**EXERCISE AIM:** For the records that follow, please set down exactly the lines between the one holding "Testbench counts of run c, summed" and the one holding "set_driving_cell -lib_cell sky130_fd_sc_hd__clkbuf_16", inclusive, and only those.

BEGIN PROVIDED ENTRIES

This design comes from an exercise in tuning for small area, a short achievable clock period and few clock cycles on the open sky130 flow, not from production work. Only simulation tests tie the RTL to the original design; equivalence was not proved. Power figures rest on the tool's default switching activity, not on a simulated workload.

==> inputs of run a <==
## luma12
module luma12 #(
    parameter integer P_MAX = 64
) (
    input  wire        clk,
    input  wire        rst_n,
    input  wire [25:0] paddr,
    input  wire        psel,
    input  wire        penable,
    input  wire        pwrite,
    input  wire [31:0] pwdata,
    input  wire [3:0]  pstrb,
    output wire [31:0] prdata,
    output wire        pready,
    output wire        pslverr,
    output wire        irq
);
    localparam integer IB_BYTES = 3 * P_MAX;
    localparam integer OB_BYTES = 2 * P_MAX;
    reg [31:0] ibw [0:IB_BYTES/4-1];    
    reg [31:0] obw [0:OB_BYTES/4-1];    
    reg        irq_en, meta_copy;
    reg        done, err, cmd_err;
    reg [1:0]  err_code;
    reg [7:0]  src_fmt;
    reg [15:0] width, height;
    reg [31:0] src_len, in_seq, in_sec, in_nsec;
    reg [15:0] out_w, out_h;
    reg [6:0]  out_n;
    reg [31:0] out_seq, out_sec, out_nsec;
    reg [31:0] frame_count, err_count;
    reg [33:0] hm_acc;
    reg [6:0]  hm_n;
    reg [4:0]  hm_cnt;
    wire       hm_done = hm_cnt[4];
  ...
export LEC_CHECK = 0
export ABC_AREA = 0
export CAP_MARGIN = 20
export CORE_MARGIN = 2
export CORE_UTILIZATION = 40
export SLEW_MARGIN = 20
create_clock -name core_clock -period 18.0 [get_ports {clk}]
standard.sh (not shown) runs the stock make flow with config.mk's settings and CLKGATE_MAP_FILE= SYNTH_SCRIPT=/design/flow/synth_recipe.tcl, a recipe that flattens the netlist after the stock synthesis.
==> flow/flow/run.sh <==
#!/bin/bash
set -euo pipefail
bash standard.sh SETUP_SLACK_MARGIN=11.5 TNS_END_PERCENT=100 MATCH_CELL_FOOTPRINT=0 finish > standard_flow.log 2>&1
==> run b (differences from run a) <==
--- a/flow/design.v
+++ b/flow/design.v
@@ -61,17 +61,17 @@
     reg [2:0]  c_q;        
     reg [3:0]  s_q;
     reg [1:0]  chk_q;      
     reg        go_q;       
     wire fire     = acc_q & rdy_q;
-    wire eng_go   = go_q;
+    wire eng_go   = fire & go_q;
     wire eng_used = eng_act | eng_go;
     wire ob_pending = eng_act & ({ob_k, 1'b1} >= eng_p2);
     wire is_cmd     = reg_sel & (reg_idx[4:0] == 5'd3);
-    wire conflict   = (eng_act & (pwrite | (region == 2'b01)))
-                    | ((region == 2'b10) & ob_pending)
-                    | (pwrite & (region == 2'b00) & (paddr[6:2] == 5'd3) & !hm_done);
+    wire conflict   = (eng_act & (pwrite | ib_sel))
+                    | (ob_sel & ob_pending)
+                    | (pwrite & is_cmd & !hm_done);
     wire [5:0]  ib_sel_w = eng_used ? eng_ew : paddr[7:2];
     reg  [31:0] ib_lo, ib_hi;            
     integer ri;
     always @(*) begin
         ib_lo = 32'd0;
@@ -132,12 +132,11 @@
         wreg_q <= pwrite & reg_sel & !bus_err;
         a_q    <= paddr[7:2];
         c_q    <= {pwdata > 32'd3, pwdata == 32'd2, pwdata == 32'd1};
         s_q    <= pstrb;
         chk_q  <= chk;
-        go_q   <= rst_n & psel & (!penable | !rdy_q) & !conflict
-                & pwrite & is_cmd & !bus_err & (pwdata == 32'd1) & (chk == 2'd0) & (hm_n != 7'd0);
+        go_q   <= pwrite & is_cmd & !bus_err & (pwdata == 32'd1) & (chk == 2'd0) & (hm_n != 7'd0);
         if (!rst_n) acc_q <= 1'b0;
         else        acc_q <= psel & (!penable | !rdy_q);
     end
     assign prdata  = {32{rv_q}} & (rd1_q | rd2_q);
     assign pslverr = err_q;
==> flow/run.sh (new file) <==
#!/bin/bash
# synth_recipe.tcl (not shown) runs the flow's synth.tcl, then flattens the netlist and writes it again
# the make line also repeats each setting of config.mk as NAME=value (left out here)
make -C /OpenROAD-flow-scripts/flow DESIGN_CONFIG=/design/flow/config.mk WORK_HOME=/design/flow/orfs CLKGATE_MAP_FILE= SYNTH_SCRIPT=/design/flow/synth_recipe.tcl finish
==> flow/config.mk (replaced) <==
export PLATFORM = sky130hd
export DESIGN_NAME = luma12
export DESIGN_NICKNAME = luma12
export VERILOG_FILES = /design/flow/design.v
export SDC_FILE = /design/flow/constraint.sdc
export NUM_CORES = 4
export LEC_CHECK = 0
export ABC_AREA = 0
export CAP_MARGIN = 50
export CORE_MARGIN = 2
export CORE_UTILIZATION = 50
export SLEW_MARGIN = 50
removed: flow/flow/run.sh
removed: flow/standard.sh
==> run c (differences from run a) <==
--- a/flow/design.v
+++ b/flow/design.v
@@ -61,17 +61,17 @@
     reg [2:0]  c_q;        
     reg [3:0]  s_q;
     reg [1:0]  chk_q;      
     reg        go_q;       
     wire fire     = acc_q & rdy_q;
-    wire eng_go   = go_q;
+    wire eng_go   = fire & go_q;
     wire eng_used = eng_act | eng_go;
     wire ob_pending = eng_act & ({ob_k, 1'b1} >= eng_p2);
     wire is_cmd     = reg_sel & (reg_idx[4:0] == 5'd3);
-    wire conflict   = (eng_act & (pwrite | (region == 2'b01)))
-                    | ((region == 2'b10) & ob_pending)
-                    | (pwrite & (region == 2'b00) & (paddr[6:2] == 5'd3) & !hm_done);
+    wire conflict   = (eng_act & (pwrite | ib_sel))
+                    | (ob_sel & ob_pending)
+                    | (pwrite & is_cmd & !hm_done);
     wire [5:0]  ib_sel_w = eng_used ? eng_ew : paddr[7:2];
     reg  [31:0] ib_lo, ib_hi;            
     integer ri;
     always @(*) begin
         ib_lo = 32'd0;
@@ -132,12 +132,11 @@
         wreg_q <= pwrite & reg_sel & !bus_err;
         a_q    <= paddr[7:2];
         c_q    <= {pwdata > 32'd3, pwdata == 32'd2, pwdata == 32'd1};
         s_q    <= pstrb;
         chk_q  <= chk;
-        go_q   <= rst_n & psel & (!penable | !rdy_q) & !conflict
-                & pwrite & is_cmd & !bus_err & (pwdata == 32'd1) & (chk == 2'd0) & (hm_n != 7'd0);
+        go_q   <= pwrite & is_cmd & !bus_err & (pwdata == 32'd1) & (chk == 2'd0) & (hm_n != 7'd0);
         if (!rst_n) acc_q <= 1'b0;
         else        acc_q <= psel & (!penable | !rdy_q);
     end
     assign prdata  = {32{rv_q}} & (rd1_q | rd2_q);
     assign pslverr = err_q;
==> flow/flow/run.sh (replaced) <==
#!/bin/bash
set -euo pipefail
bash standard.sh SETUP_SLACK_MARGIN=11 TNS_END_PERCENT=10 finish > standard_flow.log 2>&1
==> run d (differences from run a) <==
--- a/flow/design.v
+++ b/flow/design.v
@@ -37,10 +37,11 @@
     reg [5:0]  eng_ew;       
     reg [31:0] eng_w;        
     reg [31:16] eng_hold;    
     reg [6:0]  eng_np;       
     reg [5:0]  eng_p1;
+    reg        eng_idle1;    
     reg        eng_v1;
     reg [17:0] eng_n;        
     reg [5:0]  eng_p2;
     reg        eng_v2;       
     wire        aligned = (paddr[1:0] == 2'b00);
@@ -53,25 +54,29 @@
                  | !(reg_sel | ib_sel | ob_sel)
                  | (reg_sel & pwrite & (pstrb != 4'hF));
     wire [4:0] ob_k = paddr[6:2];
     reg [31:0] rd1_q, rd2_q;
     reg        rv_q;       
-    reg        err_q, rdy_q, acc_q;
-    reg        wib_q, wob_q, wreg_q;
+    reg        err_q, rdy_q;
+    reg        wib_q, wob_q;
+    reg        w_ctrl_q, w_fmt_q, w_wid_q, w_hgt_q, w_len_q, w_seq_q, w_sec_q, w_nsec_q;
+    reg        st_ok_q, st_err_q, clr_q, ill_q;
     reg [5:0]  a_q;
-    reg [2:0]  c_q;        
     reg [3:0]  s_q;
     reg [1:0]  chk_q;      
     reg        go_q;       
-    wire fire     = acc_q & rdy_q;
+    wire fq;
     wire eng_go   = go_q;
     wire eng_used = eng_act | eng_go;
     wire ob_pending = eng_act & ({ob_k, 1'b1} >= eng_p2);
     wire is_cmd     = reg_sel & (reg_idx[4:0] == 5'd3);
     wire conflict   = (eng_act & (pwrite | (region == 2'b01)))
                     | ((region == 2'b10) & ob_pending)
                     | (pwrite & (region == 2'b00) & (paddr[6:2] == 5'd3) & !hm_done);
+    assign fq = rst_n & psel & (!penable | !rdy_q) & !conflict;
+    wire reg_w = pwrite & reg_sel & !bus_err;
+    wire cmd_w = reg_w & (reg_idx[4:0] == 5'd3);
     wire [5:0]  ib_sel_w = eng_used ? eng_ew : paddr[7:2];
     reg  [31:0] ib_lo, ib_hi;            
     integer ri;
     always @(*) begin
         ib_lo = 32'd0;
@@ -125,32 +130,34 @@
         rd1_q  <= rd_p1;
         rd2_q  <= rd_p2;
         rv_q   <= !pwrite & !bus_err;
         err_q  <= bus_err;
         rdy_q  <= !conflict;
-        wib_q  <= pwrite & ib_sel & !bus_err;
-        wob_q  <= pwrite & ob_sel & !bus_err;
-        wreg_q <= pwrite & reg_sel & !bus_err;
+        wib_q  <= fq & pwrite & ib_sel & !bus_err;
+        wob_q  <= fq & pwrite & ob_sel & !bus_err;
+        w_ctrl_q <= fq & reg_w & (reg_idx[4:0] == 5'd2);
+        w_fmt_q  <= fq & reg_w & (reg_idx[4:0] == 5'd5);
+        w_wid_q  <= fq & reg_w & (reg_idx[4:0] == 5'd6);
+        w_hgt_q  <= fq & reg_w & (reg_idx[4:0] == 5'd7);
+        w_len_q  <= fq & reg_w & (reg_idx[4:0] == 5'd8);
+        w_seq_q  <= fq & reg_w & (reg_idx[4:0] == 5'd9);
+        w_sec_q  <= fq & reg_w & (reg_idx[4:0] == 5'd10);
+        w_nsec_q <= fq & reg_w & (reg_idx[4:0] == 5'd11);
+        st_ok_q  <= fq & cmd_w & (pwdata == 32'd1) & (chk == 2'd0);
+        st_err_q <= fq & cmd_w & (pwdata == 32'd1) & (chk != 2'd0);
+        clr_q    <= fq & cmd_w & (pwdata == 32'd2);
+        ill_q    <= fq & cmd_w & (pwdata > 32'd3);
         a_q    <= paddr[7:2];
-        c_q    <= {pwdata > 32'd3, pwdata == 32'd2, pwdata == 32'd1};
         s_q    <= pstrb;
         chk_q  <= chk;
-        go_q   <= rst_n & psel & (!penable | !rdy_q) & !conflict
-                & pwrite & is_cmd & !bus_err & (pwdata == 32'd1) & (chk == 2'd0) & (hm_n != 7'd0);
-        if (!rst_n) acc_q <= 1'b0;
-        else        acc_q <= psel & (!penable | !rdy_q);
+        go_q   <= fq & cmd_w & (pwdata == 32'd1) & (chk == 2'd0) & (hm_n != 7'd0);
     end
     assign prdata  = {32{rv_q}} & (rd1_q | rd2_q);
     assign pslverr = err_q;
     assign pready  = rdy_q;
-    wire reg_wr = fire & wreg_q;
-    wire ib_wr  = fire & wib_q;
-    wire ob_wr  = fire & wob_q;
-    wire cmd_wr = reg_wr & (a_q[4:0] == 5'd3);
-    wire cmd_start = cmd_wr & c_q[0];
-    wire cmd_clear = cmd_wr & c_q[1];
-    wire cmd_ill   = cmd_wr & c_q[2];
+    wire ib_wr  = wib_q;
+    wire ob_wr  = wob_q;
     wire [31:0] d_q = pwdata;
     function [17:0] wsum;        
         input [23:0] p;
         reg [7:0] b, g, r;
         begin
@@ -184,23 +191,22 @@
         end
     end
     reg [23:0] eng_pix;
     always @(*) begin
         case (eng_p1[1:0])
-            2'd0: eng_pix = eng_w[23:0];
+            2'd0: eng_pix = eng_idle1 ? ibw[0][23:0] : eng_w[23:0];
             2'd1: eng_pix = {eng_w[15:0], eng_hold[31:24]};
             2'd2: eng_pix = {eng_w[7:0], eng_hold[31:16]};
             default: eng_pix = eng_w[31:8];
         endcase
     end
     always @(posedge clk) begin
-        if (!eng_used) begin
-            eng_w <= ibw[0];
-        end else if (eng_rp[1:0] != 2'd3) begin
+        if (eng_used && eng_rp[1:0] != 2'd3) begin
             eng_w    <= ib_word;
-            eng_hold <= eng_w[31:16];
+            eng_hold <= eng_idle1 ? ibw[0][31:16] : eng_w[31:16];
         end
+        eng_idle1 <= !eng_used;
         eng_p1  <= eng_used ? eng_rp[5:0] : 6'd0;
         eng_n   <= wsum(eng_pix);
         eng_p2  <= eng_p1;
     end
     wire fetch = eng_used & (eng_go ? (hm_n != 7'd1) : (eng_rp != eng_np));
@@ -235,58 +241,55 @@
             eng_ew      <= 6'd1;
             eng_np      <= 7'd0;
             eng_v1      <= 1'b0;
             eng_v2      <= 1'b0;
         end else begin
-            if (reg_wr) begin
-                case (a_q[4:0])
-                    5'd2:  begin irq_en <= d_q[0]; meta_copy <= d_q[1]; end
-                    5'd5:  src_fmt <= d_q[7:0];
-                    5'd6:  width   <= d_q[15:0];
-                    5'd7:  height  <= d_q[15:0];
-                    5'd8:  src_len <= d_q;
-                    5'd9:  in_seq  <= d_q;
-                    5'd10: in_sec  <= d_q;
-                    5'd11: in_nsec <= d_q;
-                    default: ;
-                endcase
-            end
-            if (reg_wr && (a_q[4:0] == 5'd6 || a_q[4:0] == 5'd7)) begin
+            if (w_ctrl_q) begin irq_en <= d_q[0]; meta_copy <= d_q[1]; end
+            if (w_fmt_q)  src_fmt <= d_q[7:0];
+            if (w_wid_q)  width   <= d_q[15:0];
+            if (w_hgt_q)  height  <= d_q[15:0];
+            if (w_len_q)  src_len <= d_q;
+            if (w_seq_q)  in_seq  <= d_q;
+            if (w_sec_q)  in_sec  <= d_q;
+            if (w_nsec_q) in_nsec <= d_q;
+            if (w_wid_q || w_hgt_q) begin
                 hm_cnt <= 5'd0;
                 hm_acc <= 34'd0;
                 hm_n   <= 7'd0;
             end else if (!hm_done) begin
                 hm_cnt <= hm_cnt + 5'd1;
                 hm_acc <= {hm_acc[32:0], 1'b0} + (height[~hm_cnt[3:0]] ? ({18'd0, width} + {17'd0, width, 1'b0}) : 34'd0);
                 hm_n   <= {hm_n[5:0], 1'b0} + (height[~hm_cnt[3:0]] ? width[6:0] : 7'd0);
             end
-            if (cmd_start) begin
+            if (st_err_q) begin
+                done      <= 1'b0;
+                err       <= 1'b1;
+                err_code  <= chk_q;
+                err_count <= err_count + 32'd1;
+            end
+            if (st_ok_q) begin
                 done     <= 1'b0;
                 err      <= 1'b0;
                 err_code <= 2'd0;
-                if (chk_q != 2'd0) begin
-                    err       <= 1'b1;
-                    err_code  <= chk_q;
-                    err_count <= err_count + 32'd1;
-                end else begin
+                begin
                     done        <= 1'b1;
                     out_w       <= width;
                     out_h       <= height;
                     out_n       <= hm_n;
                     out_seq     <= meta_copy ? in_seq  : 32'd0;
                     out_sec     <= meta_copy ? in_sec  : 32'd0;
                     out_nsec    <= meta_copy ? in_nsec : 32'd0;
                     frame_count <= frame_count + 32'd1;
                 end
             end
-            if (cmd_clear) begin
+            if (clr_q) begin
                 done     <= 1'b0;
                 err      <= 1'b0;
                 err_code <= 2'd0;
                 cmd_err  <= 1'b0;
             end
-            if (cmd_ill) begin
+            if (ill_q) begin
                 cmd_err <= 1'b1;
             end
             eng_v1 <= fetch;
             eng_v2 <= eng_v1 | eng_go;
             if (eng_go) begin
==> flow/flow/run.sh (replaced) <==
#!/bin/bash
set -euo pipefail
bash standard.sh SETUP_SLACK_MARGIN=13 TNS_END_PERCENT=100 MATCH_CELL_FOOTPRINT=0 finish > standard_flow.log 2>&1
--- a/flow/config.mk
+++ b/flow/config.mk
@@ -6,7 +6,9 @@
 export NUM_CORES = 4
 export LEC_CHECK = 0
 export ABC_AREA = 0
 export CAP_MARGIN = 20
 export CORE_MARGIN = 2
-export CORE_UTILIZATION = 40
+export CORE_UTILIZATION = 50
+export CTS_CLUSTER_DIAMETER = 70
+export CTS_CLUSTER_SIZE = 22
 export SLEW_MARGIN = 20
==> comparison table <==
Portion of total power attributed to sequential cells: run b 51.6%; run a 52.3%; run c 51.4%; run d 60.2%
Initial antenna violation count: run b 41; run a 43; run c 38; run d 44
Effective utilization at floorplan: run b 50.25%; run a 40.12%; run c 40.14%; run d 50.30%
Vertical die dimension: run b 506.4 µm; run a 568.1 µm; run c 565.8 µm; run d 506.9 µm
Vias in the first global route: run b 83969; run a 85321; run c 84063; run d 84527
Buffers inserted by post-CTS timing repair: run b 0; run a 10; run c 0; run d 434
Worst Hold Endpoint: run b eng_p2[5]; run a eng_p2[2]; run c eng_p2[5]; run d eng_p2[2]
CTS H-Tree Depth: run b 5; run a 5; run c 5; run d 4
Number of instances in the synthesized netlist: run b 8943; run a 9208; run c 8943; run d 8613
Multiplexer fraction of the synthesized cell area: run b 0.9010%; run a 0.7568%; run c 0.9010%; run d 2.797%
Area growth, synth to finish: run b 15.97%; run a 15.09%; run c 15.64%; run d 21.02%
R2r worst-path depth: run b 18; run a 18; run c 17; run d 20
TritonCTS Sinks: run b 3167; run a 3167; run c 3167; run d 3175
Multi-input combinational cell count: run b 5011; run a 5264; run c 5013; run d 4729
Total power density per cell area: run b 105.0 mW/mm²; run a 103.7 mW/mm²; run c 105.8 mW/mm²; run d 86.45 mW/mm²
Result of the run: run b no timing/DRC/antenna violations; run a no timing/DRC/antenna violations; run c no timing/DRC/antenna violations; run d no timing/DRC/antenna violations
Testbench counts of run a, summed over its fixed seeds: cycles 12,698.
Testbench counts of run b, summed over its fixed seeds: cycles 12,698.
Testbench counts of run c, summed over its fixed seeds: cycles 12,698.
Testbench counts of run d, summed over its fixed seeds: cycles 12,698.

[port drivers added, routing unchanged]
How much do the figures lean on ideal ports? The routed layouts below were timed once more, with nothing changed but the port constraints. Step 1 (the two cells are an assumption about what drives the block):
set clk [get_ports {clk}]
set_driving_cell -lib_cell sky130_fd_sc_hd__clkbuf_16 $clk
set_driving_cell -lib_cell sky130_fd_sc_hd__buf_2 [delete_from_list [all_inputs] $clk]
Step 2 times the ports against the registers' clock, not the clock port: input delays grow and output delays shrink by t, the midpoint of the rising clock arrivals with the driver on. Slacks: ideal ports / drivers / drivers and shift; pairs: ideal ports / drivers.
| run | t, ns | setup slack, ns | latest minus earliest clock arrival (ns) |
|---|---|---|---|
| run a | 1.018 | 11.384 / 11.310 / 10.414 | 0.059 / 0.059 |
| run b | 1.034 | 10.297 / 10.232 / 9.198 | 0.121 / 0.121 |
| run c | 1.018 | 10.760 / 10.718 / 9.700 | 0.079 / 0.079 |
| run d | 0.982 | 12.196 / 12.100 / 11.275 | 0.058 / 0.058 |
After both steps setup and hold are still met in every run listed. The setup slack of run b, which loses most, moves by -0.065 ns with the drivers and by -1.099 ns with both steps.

END PROVIDED ENTRIES
BEGIN PROVIDED ENTRIES

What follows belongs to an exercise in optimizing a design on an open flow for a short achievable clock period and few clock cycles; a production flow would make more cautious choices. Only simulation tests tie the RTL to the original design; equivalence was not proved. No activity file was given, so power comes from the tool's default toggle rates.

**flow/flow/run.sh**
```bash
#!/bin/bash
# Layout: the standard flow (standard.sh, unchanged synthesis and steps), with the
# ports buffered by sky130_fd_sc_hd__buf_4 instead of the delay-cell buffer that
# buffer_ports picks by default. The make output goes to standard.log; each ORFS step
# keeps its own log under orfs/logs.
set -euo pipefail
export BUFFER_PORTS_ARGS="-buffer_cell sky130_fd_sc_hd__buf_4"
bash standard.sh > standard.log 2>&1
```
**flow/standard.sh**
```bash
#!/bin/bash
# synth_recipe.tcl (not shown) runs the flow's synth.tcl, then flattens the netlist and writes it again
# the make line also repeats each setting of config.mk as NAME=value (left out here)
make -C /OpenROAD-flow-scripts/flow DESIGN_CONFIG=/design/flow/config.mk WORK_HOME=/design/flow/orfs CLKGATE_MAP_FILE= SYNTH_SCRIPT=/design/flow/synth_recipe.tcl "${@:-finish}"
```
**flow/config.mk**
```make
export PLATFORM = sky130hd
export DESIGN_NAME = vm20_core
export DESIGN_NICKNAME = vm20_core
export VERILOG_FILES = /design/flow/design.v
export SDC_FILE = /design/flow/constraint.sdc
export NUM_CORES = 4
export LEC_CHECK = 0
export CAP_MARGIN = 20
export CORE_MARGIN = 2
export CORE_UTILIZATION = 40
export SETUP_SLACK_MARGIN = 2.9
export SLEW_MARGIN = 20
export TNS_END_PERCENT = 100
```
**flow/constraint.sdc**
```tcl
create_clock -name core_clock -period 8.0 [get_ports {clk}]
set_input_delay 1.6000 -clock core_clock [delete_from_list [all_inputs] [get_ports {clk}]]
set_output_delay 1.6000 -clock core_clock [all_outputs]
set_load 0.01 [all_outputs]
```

END PROVIDED ENTRIES

**EXERCISE SOLUTION:**
Testbench counts of run c, summed over its fixed seeds: cycles 12,698.
Testbench counts of run d, summed over its fixed seeds: cycles 12,698.

[port drivers added, routing unchanged]
How much do the figures lean on ideal ports? The routed layouts below were timed once more, with nothing changed but the port constraints. Step 1 (the two cells are an assumption about what drives the block):
set clk [get_ports {clk}]
set_driving_cell -lib_cell sky130_fd_sc_hd__clkbuf_16 $clk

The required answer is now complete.